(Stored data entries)
>>>
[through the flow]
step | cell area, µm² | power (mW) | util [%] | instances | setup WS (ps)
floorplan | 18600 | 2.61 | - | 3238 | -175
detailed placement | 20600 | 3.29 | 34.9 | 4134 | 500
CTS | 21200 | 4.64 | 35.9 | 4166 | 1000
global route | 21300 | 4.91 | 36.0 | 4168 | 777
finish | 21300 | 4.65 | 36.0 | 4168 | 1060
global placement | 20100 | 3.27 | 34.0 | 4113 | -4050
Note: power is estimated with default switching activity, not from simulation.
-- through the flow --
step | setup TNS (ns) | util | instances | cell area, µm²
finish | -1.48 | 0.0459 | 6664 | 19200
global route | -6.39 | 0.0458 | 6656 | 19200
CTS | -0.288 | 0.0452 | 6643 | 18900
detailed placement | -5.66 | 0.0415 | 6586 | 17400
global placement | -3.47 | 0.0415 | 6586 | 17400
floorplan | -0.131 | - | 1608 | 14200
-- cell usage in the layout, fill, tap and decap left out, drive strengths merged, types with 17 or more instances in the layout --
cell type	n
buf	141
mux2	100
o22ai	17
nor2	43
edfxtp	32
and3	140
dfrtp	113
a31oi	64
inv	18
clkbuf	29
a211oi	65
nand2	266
[src/rtl/div_ctrl.sv]
`default_nettype none
// ---------------------------------------------------------------------------
// div_ctrl : glitch-safe reprogramming sequencer for the odd/even clock dividers
// Revision : 1.0
// ---------------------------------------------------------------------------
module div_ctrl #(
  parameter int WIDTH     = 8,
  parameter int DRAIN_CYC = 4
) (
  input  logic             clk,
  input  logic             reset,
  input  logic             req_valid,
  input  logic [WIDTH-1:0] req_div,
  output logic             req_ready,
  output logic [WIDTH-1:0] div_n,
  output logic             div_rst,
  output logic             odd_en,
  output logic             even_en,
  output logic             bypass,
  output logic             cfg_done,
  output logic             cfg_err,
  output logic [WIDTH-1:0] cur_div
);

  localparam int CNT_W = $clog2(DRAIN_CYC + 1);

  typedef enum logic [1:0] {
    IDLE  = 2'd0,
    DRAIN = 2'd1,
    LOAD  = 2'd2,
    RUN   = 2'd3
  } state_t;

  state_t             state_q, state_d;
  logic [CNT_W-1:0]   cnt_q, cnt_d;
  logic [WIDTH-1:0]   lat_q, lat_d;
  logic [WIDTH-1:0]   div_n_q, div_n_d;
  logic [WIDTH-1:0]   cur_div_q, cur_div_d;
  logic               div_rst_q, div_rst_d;
  logic               odd_en_q, odd_en_d;
  logic               even_en_q, even_en_d;
  logic               bypass_q, bypass_d;
  logic               cfg_done_q, cfg_done_d;
  logic               cfg_err_q, cfg_err_d;
  logic               req_ready_q, req_ready_d;

  logic               accept;
  logic               lat_bypass;
  logic               lat_odd;
  logic               lat_even;

  assign accept     = req_valid & req_ready_q;
  assign lat_bypass = (lat_q == WIDTH'(1));
  assign lat_odd    = lat_q[0] & ~lat_bypass;
  assign lat_even   = ~lat_q[0];

  always_comb begin
    state_d     = state_q;
    cnt_d       = cnt_q;
    lat_d       = lat_q;
    div_n_d     = div_n_q;
    cur_div_d   = cur_div_q;
    odd_en_d    = odd_en_q;
    even_en_d   = even_en_q;
    bypass_d    = bypass_q;
    div_rst_d   = 1'b0;
    cfg_done_d  = 1'b0;
    cfg_err_d   = 1'b0;

    case (state_q)
      IDLE, RUN: begin
        if (accept) begin
          if (req_div == '0) begin
            cfg_err_d = 1'b1;
          end else if ((state_q == RUN) && (req_div == cur_div_q)) begin
            cfg_done_d = 1'b1;
          end else begin
            // Enables drop first so the dividers stop before N changes
            state_d   = DRAIN;
            cnt_d     = CNT_W'(DRAIN_CYC);
            lat_d     = req_div;
            odd_en_d  = 1'b0;
            even_en_d = 1'b0;
            bypass_d  = 1'b0;
          end
        end
      end
      DRAIN: begin
        if (cnt_q == CNT_W'(1)) begin
          state_d   = LOAD;
          div_rst_d = 1'b1;
          cur_div_d = lat_q;
          if (lat_bypass)   div_n_d = WIDTH'(1);
          else if (lat_odd) div_n_d = lat_q;
          else              div_n_d = lat_q >> 1;
        end else begin
          cnt_d = cnt_q - CNT_W'(1);
        end
      end
      LOAD: begin
        state_d    = RUN;
        odd_en_d   = lat_odd;
        even_en_d  = lat_even;
        bypass_d   = lat_bypass;
        cfg_done_d = 1'b1;
      end
      default: begin
        state_d = IDLE;
      end
    endcase

    req_ready_d = (state_d == IDLE) || (state_d == RUN);
  end

  always_ff @(posedge clk or posedge reset) begin
    if (reset) begin
      state_q     <= IDLE;
      cnt_q       <= '0;
      lat_q       <= '0;
      div_n_q     <= '0;
      cur_div_q   <= '0;
      div_rst_q   <= 1'b0;
      odd_en_q    <= 1'b0;
      even_en_q   <= 1'b0;
      bypass_q    <= 1'b0;
      cfg_done_q  <= 1'b0;
      cfg_err_q   <= 1'b0;
      req_ready_q <= 1'b0;
    end else begin
      state_q     <= state_d;
      cnt_q       <= cnt_d;
      lat_q       <= lat_d;
      div_n_q     <= div_n_d;
      cur_div_q   <= cur_div_d;
      div_rst_q   <= div_rst_d;
      odd_en_q    <= odd_en_d;
      even_en_q   <= even_en_d;
      bypass_q    <= bypass_d;
      cfg_done_q  <= cfg_done_d;
      cfg_err_q   <= cfg_err_d;
      req_ready_q <= req_ready_d;
    end
  end

  assign req_ready = req_ready_q;
  assign div_n     = div_n_q;
  assign div_rst   = div_rst_q;
  assign odd_en    = odd_en_q;
  assign even_en   = even_en_q;
  assign bypass    = bypass_q;
  assign cfg_done  = cfg_done_q;
  assign cfg_err   = cfg_err_q;
  assign cur_div   = cur_div_q;

  // Output mux selects must never overlap, nor be live while N is changing
  a_sel_onehot0 : assert property (@(posedge clk) disable iff (reset)
    $onehot0({odd_en_q, even_en_q, bypass_q}));
  a_sel_quiet : assert property (@(posedge clk) disable iff (reset)
    ((state_q == DRAIN) || (state_q == LOAD)) |-> !(odd_en_q | even_en_q | bypass_q));

endmodule
`default_nettype wire

[config.mk]
export PLATFORM = sky130hd
export DESIGN_NAME = div_ctrl
export DESIGN_NICKNAME = d
export VERILOG_FILES = /design/src/rtl/div_ctrl.sv
export SDC_FILE = /design/constraint.sdc
export NUM_CORES = 1
export LEC_CHECK = 0
export ABC_AREA = 1
export ABC_CLOCK_PERIOD_IN_PS = 1600
export BUFFER_PORTS_ARGS = -buffer_cell sky130_fd_sc_hd__buf_2
export CORE_MARGIN = 3
export CORE_UTILIZATION = 40
export CTS_CLUSTER_SIZE = 8
export DETAILED_ROUTE_END_ITERATION = 10
export GPL_ROUTABILITY_DRIVEN = 0
export SETUP_SLACK_MARGIN = 0.5
export SLEW_MARGIN = 30
export SYNTH_ARGS = -nofsm -noshare
export SYNTH_HDL_FRONTEND = slang
export SYNTH_SLANG_ARGS = --single-unit
export TNS_END_PERCENT = 30
[constraint.sdc]
create_clock -name clk -period 1.6 [get_ports clk]
set_clock_uncertainty 0.1 [all_clocks]
set_input_delay 0.24 -clock clk [delete_from_list [all_inputs] [get_ports clk]]
set_output_delay 0.24 -clock clk [all_outputs]
set_load 0.05 [all_outputs]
<<<
* _Your assignment_: Go through the entries above and copy each line holding the string "placement".

* _Answer to this problem_:
detailed placement | 20600 | 3.29 | 34.9 | 4134 | 500
global placement | 20100 | 3.27 | 34.0 | 4113 | -4050
detailed placement | -5.66 | 0.0415 | 6586 | 17400
global placement | -3.47 | 0.0415 | 6586 | 17400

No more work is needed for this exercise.